*** Opening of Data for this task ***

===== src/fepc_pkg.sv =====
// Package: register map, keys, command codes and timing for flash control
package fepc_pkg;
    // Register byte offsets on the AXI4-Lite slave
    localparam logic [7:0] OFS_MODE      = 8'h00;
    localparam logic [7:0] OFS_COMMIT    = 8'h04;
    localparam logic [7:0] OFS_MAP       = 8'h08;
    localparam logic [7:0] OFS_MAPCOMMIT = 8'h0c;
    localparam logic [7:0] OFS_CLK       = 8'h10;
    localparam logic [7:0] OFS_STATUS    = 8'h14;
    // Keys and trigger values
    localparam logic [7:0] KEY_MODE      = 8'hd5;
    localparam logic [7:0] KEY_MAP       = 8'hd4;
    localparam logic [7:0] CLK_RST_VAL   = 8'h10;
    // Field layout of flash_mode_control and system_map_control
    localparam int         EXEC_LSB      = 5;
    localparam int         WIN_LSB       = 3;
    localparam int         BANK_BIT      = 2;
    localparam int         RAMCODE_BIT   = 2;
    localparam int         VECRAM_BIT    = 1;
    localparam logic [2:0] EXEC_ON       = 3'b101;
    localparam logic [2:0] EXEC_OFF      = 3'b010;
    localparam logic [1:0] WIN_INIT      = 2'b00;
    localparam logic [7:0] MODE_RST      = 8'h40;
    localparam logic [7:0] MAP_RST       = 8'h00;
    // Status register bits
    localparam int         STAT_BUSY     = 0;
    localparam int         STAT_VEC      = 1;
    localparam int         STAT_RAM      = 2;
    localparam int         STAT_EXEC     = 3;
    localparam int         STAT_UNSAFE   = 4;
    // Command sequence addresses and codes
    localparam logic [15:0] UNLOCK_A1    = 16'hf555;
    localparam logic [15:0] UNLOCK_A2    = 16'hfaaa;
    localparam logic [7:0]  UNLOCK_D1    = 8'haa;
    localparam logic [7:0]  UNLOCK_D2    = 8'h55;
    localparam logic [7:0]  CMD_ERASE    = 8'h80;
    localparam logic [7:0]  CMD_SECTOR   = 8'h30;
    localparam logic [7:0]  CMD_PROG     = 8'ha0;
    localparam int          TOGGLE_BIT   = 6;
    // Array operation lengths in clock cycles; AXI response codes
    localparam int          ERASE_CYC    = 20000;
    localparam int          PROG_CYC     = 100;
    localparam logic [1:0]  RESP_OKAY    = 2'b00;
    localparam logic [1:0]  RESP_SLVERR  = 2'b10;
    // Command sequence decoder states
    typedef enum logic [2:0] {
        SEQ_IDLE = 3'b000,
        SEQ_U1   = 3'b001,
        SEQ_U2   = 3'b010,
        SEQ_ERA  = 3'b011,
        SEQ_E1   = 3'b100,
        SEQ_E2   = 3'b101,
        SEQ_PRG  = 3'b110
    } fepc_seq_t;
endpackage : fepc_pkg


===== src/fepc_cmd_if.sv =====
// Interface: CPU flash writes toward the sequence decoder and its commands
`timescale 1ns/100ps
interface fepc_cmd_if;
    logic        en;
    logic        wr;
    logic [15:0] addr;
    logic [7:0]  data;
    logic        erase;
    logic        prog;
    logic [15:0] op_addr;
    logic [7:0]  op_data;
    modport src (output en, wr, addr, data,
                 input  erase, prog, op_addr, op_data);
    modport dec (input  en, wr, addr, data,
                 output erase, prog, op_addr, op_data);
endinterface : fepc_cmd_if


===== src/fepc_flash_ctrl.sv =====
// Top: flash erase and program control with AXI4-Lite registers
//
// The AXI4-Lite interface to the registers and the placing of the registers were decided locally.
`timescale 1ns/100ps
module fepc_flash_ctrl #(
    parameter int ERASE_CYCLES = fepc_pkg::ERASE_CYC,
    parameter int PROG_CYCLES  = fepc_pkg::PROG_CYC
) (
    input  wire logic        aclk,
    input  wire logic        aresetn,
    input  wire logic        ce,
    input  wire logic [7:0]  awaddr,
    input  wire logic        awvalid,
    output logic             awready,
    input  wire logic [31:0] wdata,
    input  wire logic [3:0]  wstrb,
    input  wire logic        wvalid,
    output logic             wready,
    output logic [1:0]       bresp,
    output logic             bvalid,
    input  wire logic        bready,
    input  wire logic [7:0]  araddr,
    input  wire logic        arvalid,
    output logic             arready,
    output logic [31:0]      rdata,
    output logic [1:0]       rresp,
    output logic             rvalid,
    input  wire logic        rready,
    input  wire logic        fl_wr,
    input  wire logic        fl_rd,
    input  wire logic [15:0] fl_addr,
    input  wire logic [7:0]  fl_wdata,
    output logic [7:0]       fl_rdata,
    output logic             fl_rvalid,
    input  wire logic [7:0]  arr_rdata,
    output logic             arr_erase,
    output logic             arr_prog,
    output logic [15:0]      arr_addr,
    output logic [7:0]       arr_wdata,
    output logic [1:0]       flash_window_select,
    output logic             array_bank_choice,
    output logic             ram_code_map,
    output logic             vectors_in_ram,
    output logic             sys_clk_reset,
    output logic             vec_unsafe
);
    import fepc_pkg::*;

    fepc_cmd_if cif ();

    logic [7:0]  mode_pend, mode_act, map_pend;
    logic [7:0]  next_mode_pend, next_mode_act, next_map_pend;
    logic        next_ram_code_map, next_vectors_in_ram, next_sys_clk_reset;
    logic        next_awready, next_wready, next_bvalid;
    logic        next_arready, next_rvalid;
    logic [1:0]  next_bresp, next_rresp;
    logic [31:0] next_rdata, rd_word;
    logic        wr_fire, rd_fire, wr_hit, rd_hit, exec_en;
    logic        busy, next_busy, toggle, next_toggle;
    logic [31:0] cnt, next_cnt;
    logic [7:0]  next_fl_rdata, wbyte;
    logic        next_fl_rvalid, next_arr_erase, next_arr_prog;
    logic        next_vec_unsafe;
    logic [15:0] next_arr_addr;
    logic [7:0]  next_arr_wdata;

    // Both channels are raised together, so one handshake edge covers both
    assign wr_fire = awvalid && awready && wvalid && wready && ce;
    assign rd_fire = arvalid && arready && ce;
    assign wbyte   = wdata[7:0];
    assign exec_en = mode_act[EXEC_LSB +: 3] == EXEC_ON;
    assign wr_hit  = awaddr == OFS_MODE || awaddr == OFS_COMMIT ||
                     awaddr == OFS_MAP || awaddr == OFS_MAPCOMMIT ||
                     awaddr == OFS_CLK;
    // Read decode must follow araddr, not the last write address
    assign rd_hit  = araddr == OFS_MODE || araddr == OFS_COMMIT ||
                     araddr == OFS_MAP || araddr == OFS_MAPCOMMIT ||
                     araddr == OFS_CLK || araddr == OFS_STATUS;

    // Decoder is held idle while disabled or an operation runs
    assign cif.en   = exec_en && !busy;
    assign cif.wr   = fl_wr;
    assign cif.addr = fl_addr;
    assign cif.data = fl_wdata;

    fepc_seq_decode u_dec (
        .aclk    (aclk),
        .aresetn (aresetn),
        .ce      (ce),
        .cif     (cif)
    );

    // Read mux; commit and clock registers are write-only and read zero
    always_comb begin
        rd_word = 32'h0000_0000;
        case (araddr)
            OFS_MODE:   rd_word[7:0] = mode_pend;
            OFS_MAP:    rd_word[7:0] = map_pend;
            OFS_STATUS: begin
                rd_word[STAT_BUSY]   = busy;
                rd_word[STAT_VEC]    = vectors_in_ram;
                rd_word[STAT_RAM]    = ram_code_map;
                rd_word[STAT_EXEC]   = exec_en;
                rd_word[STAT_UNSAFE] = vec_unsafe;
            end
            default:    rd_word = 32'h0000_0000;
        endcase
    end

    // AXI4-Lite channel control, one write and one read at a time
    always_comb begin
        next_awready = 1'b0;
        next_wready  = 1'b0;
        next_bvalid  = bvalid;
        next_bresp   = bresp;
        next_arready = 1'b0;
        next_rvalid  = rvalid;
        next_rdata   = rdata;
        next_rresp   = rresp;
        if (bvalid && bready) next_bvalid = 1'b0;
        if (awvalid && wvalid && !awready && !bvalid) begin
            next_awready = 1'b1;
            next_wready  = 1'b1;
        end
        if (wr_fire) begin
            next_bvalid = 1'b1;
            next_bresp  = wr_hit ? RESP_OKAY : RESP_SLVERR;
        end
        if (rvalid && rready) next_rvalid = 1'b0;
        if (arvalid && !arready && !rvalid) next_arready = 1'b1;
        if (rd_fire) begin
            next_rvalid = 1'b1;
            next_rdata  = rd_word;
            next_rresp  = rd_hit ? RESP_OKAY : RESP_SLVERR;
        end
    end

    always_ff @(posedge aclk) begin
        if (!aresetn) begin
            awready <= 1'b0;
            wready  <= 1'b0;
            bvalid  <= 1'b0;
            bresp   <= RESP_OKAY;
            arready <= 1'b0;
            rvalid  <= 1'b0;
            rdata   <= 32'h0000_0000;
            rresp   <= RESP_OKAY;
        end else if (ce) begin
            awready <= next_awready;
            wready  <= next_wready;
            bvalid  <= next_bvalid;
            bresp   <= next_bresp;
            arready <= next_arready;
            rvalid  <= next_rvalid;
            rdata   <= next_rdata;
            rresp   <= next_rresp;
        end
    end

    // Staged mode and map values; only the exact key moves them live
    always_comb begin
        next_mode_pend      = mode_pend;
        next_mode_act       = mode_act;
        next_map_pend       = map_pend;
        next_ram_code_map   = ram_code_map;
        next_vectors_in_ram = vectors_in_ram;
        next_sys_clk_reset  = 1'b0;
        if (wr_fire && wstrb[0]) begin
            case (awaddr)
                OFS_MODE:   next_mode_pend = wbyte;
                OFS_COMMIT: begin
                    if (wbyte == KEY_MODE) next_mode_act = mode_pend;
                end // Other values ignored
                OFS_MAP:    next_map_pend = wbyte;
                OFS_MAPCOMMIT: begin
                    if (wbyte == KEY_MAP) begin
                        next_ram_code_map   = map_pend[RAMCODE_BIT];
                        next_vectors_in_ram = map_pend[VECRAM_BIT];
                    end
                end
                OFS_CLK:    next_sys_clk_reset = wbyte == CLK_RST_VAL;
                default:    next_mode_pend = mode_pend;
            endcase
        end
    end

    always_ff @(posedge aclk) begin
        if (!aresetn) begin
            mode_pend      <= MODE_RST;
            mode_act       <= MODE_RST;
            map_pend       <= MAP_RST;
            ram_code_map   <= 1'b0;
            vectors_in_ram <= 1'b0;
            sys_clk_reset  <= 1'b0;
        end else if (ce) begin
            mode_pend      <= next_mode_pend;
            mode_act       <= next_mode_act;
            map_pend       <= next_map_pend;
            ram_code_map   <= next_ram_code_map;
            vectors_in_ram <= next_vectors_in_ram;
            sys_clk_reset  <= next_sys_clk_reset;
        end
    end
    // Window and bank follow the committed mode; 00 is the initial mapping
    assign flash_window_select = mode_act[WIN_LSB +: 2];
    assign array_bank_choice   = mode_act[BANK_BIT];

    // Array operation timer and toggle read; timer bounds the busy window
    always_comb begin
        next_busy       = busy;
        next_cnt        = cnt;
        next_toggle     = toggle;
        next_arr_erase  = cif.erase;
        next_arr_prog   = cif.prog;
        next_arr_addr   = arr_addr;
        next_arr_wdata  = arr_wdata;
        next_fl_rvalid  = fl_rd;
        next_fl_rdata   = fl_rdata;
        next_vec_unsafe = busy && !vectors_in_ram;
        if (busy) begin
            if (cnt == 32'h0000_0000) next_busy = 1'b0;
            else next_cnt = cnt - 32'h0000_0001;
        end
        if (cif.erase || cif.prog) begin
            next_busy      = 1'b1;
            next_cnt       = cif.erase ? 32'(ERASE_CYCLES - 1)
                                       : 32'(PROG_CYCLES - 1);
            next_arr_addr  = cif.op_addr;
            next_arr_wdata = cif.op_data;
        end
        if (fl_rd) begin
            next_fl_rdata = arr_rdata;
            if (busy) begin
                next_fl_rdata[TOGGLE_BIT] = toggle;
                next_toggle = !toggle;
            end
        end
    end

    always_ff @(posedge aclk) begin
        if (!aresetn) begin
            busy       <= 1'b0;
            cnt        <= 32'h0000_0000;
            toggle     <= 1'b0;
            arr_erase  <= 1'b0;
            arr_prog   <= 1'b0;
            arr_addr   <= 16'h0000;
            arr_wdata  <= 8'h00;
            fl_rvalid  <= 1'b0;
            fl_rdata   <= 8'h00;
            vec_unsafe <= 1'b0;
        end else if (ce) begin
            busy       <= next_busy;
            cnt        <= next_cnt;
            toggle     <= next_toggle;
            arr_erase  <= next_arr_erase;
            arr_prog   <= next_arr_prog;
            arr_addr   <= next_arr_addr;
            arr_wdata  <= next_arr_wdata;
            fl_rvalid  <= next_fl_rvalid;
            fl_rdata   <= next_fl_rdata;
            vec_unsafe <= next_vec_unsafe;
        end
    end
endmodule : fepc_flash_ctrl


===== src/fepc_seq_decode.sv =====
// Module: decoder of unlock, erase and program bus write sequences
`timescale 1ns/100ps
module fepc_seq_decode (
    input wire logic aclk,
    input wire logic aresetn,
    input wire logic ce,
    fepc_cmd_if.dec  cif
);
    import fepc_pkg::*;

    fepc_seq_t   state;
    fepc_seq_t   next_state;
    logic        next_erase;
    logic        next_prog;
    logic [15:0] next_addr;
    logic [7:0]  next_data;
    logic        unl1;
    logic        unl2;

    // Unlock writes carry the low byte of the other unlock address
    assign unl1 = cif.addr == UNLOCK_A1 && cif.data == UNLOCK_D1;
    assign unl2 = cif.addr == UNLOCK_A2 && cif.data == UNLOCK_D2;

    // Sequence walk; any stray write falls back to idle
    always_comb begin
        next_state = state;
        next_erase = 1'b0;
        next_prog  = 1'b0;
        next_addr  = cif.op_addr;
        next_data  = cif.op_data;
        if (!cif.en) begin
            next_state = SEQ_IDLE;
        end else if (cif.wr) begin
            case (state)
                SEQ_IDLE: next_state = unl1 ? SEQ_U1 : SEQ_IDLE;
                SEQ_U1:   next_state = unl2 ? SEQ_U2 : SEQ_IDLE;
                SEQ_U2: begin
                    next_state = SEQ_IDLE;
                    if (cif.addr == UNLOCK_A1 && cif.data == CMD_ERASE) begin
                        next_state = SEQ_ERA;
                    end else if (cif.addr == UNLOCK_A1 &&
                                 cif.data == CMD_PROG) begin
                        next_state = SEQ_PRG;
                    end
                end
                SEQ_ERA:  next_state = unl1 ? SEQ_E1 : SEQ_IDLE;
                SEQ_E1:   next_state = unl2 ? SEQ_E2 : SEQ_IDLE;
                SEQ_E2: begin
                    next_state = SEQ_IDLE;
                    if (cif.data == CMD_SECTOR) begin
                        next_erase = 1'b1;
                        next_addr  = cif.addr;
                    end
                end
                SEQ_PRG: begin
                    next_state = SEQ_IDLE;
                    next_prog  = 1'b1;
                    next_addr  = cif.addr;
                    next_data  = cif.data;
                end
                default:  next_state = SEQ_IDLE;
            endcase
        end
    end

    // Registers of the decoder
    always_ff @(posedge aclk) begin
        if (!aresetn) begin
            state       <= SEQ_IDLE;
            cif.erase   <= 1'b0;
            cif.prog    <= 1'b0;
            cif.op_addr <= 16'h0000;
            cif.op_data <= 8'h00;
        end else if (ce) begin
            state       <= next_state;
            cif.erase   <= next_erase;
            cif.prog    <= next_prog;
            cif.op_addr <= next_addr;
            cif.op_data <= next_data;
        end
    end
endmodule : fepc_seq_decode

===== config.mk =====
export PLATFORM = sky130hd
export DESIGN_NAME = fepc_flash_ctrl
export DESIGN_NICKNAME = d
export VERILOG_FILES = /design/src/fepc_pkg.sv /design/src/fepc_cmd_if.sv /design/src/fepc_flash_ctrl.sv /design/src/fepc_seq_decode.sv
export SDC_FILE = /design/constraint.sdc
export NUM_CORES = 1
export LEC_CHECK = 0
export ABC_CLOCK_PERIOD_IN_PS = 6600
export BUFFER_PORTS_ARGS = -buffer_cell sky130_fd_sc_hd__buf_2
export CORE_MARGIN = 5
export CORE_UTILIZATION = 55
export DETAILED_ROUTE_END_ITERATION = 16
export GPL_TIMING_DRIVEN = 0
export PLACE_DENSITY_LB_ADDON = 0.15
export SKIP_LAST_GASP = 1
export SLEW_MARGIN = 25
export SYNTH_ARGS = -nofsm -noshare
export SYNTH_HDL_FRONTEND = slang
export SYNTH_SLANG_ARGS = --single-unit

===== constraint.sdc =====
create_clock -name aclk -period 6.6 [get_ports aclk]
set_input_delay 0.99 -clock aclk [delete_from_list [all_inputs] [get_ports aclk]]
set_output_delay 0.99 -clock aclk [all_outputs]
set_load 0.05 [all_outputs]

==> results of run 1 <==
[state kept, by name, summed over array words and instances, names as in the netlist, 3 cells and up]
register           flops
arr_wdata              8
u_dec.cif.op_addr     16
rdata                  8
cnt                   32
arr_addr              16
mode_pend              8
fl_rdata               8
map_pend               8
mode_act               6
u_dec.state            3
u_dec.cif.op_data      8
[worst max-delay path: stages]
cell	delay, ns
buf_2	0.09
clkbuf_1	0.44
nand2_1	0.09
nor4_1	0.48
nand2_1	0.19
a21oi_2	0.46
buf_2	0.39
mux2i_1	0.24
nor2_1	0.05
[power groups by stage]
| stage | Combinational [W] | Clock, W | Sequential [W] |
|---|---|---|---|
| 6_report | 0.000137 | 0.000969 | 0.000840 |
| 3_3_place_gp | 0.000133 | 0 | 0.000858 |
| 5_1_grt | 0.000146 | 0.00102 | 0.000840 |
| 4_1_cts | 0.000135 | 0.000976 | 0.000840 |
| 3_5_place_dp | 0.000135 | 0 | 0.000858 |
| 2_1_floorplan | 0.0000748 | 0 | 0.000872 |
[routing by layer]
layer | wire length (microns) | vias to the layer above
li1 | - | 2850
met1 | 6900 | 2711
met2 | 8310 | 239
met3 | 1130 | 45
met4 | 451 | 0
met5 | 0 | -
[logic make-up (layout without fill, tap and decap cells)]
| kind of cell | Yosys count | count (layout) |
|---|---|---|
| simple gates | 329 | 329 |
| flops | 138 | 138 |
| compound gates | 133 | 133 |
| buf+inv | 73 | 228 |
| mux | 44 | 44 |
| xor+xnor | 13 | 13 |
| fa+ha+maj | 1 | 1 |
| other cells | 1 | 26 |
[stage by stage]
step | instances | hold WS, ns | instance area (sq um)
after detailed placement | 1020 | 0.443 | 7030
after global routing | 1052 | 0.466 | 7630
after CTS | 1052 | 0.452 | 7630
final | 1052 | 0.452 | 7630
after floorplan | 757 | 0.431 | 6220
after global placement | 1020 | 0.440 | 7010
[worst max path at each step]
| stage | start | endpoint | slack [ns] |
|---|---|---|---|
| 2_1_floorplan | fl_wdata[3] | u_dec.cif.op_addr[6] | 3.81 |
| 3_3_place_gp | ce | u_dec.cif.op_addr[6] | 3.16 |
| 3_5_place_dp | ce | u_dec.cif.op_addr[14] | 3.12 |
| 4_1_cts | ce | u_dec.cif.op_addr[14] | 3.66 |
| 5_1_grt | ce | u_dec.cif.op_addr[11] | 3.37 |
| 6_report | ce | u_dec.cif.op_addr[14] | 3.58 |
[cells in the mapped netlist (7+ instances only)]
master	instances	share of area, %
dfxtp_1	138	45
nand2_1	119	7.3
nor2_1	101	6.2
a21oi_1	67	5.5
mux2i_1	44	7.2
buf_4	31	3.8
clkbuf_1	28	1.7
o21ai_0	18	1.5
nor3_1	15	1.2
nor4_1	14	1.4
nand4_1	9	0.92
o21ai_1	9	0.74
or4_1	9	1.1
inv_1	8	0.49
nand3_1	8	0.65
xnor2_1	7	1.0
[layout make-up]
type	count	area (sq um)	share of cell area, %
Multi-Input combinational cell	546	3080	40.4
Clock buffer	20	435	5.71
Sequential cell	138	2760	36.2
Buffer	63	355	4.66
Clock inverter	12	164	2.15
Inverter	10	37.5	0.492
Tap cell	140	175	2.30
Timing Repair Buffer	123	616	8.07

*** Close of Data for this task ***

■ Activity
Word for word, repeat the data from its first line through the line with "localparam logic [7:0] OFS_COMMIT", including both of those lines and no others.

■ Response to this task
===== src/fepc_pkg.sv =====
// Package: register map, keys, command codes and timing for flash control
package fepc_pkg;
    // Register byte offsets on the AXI4-Lite slave
    localparam logic [7:0] OFS_MODE      = 8'h00;
    localparam logic [7:0] OFS_COMMIT    = 8'h04;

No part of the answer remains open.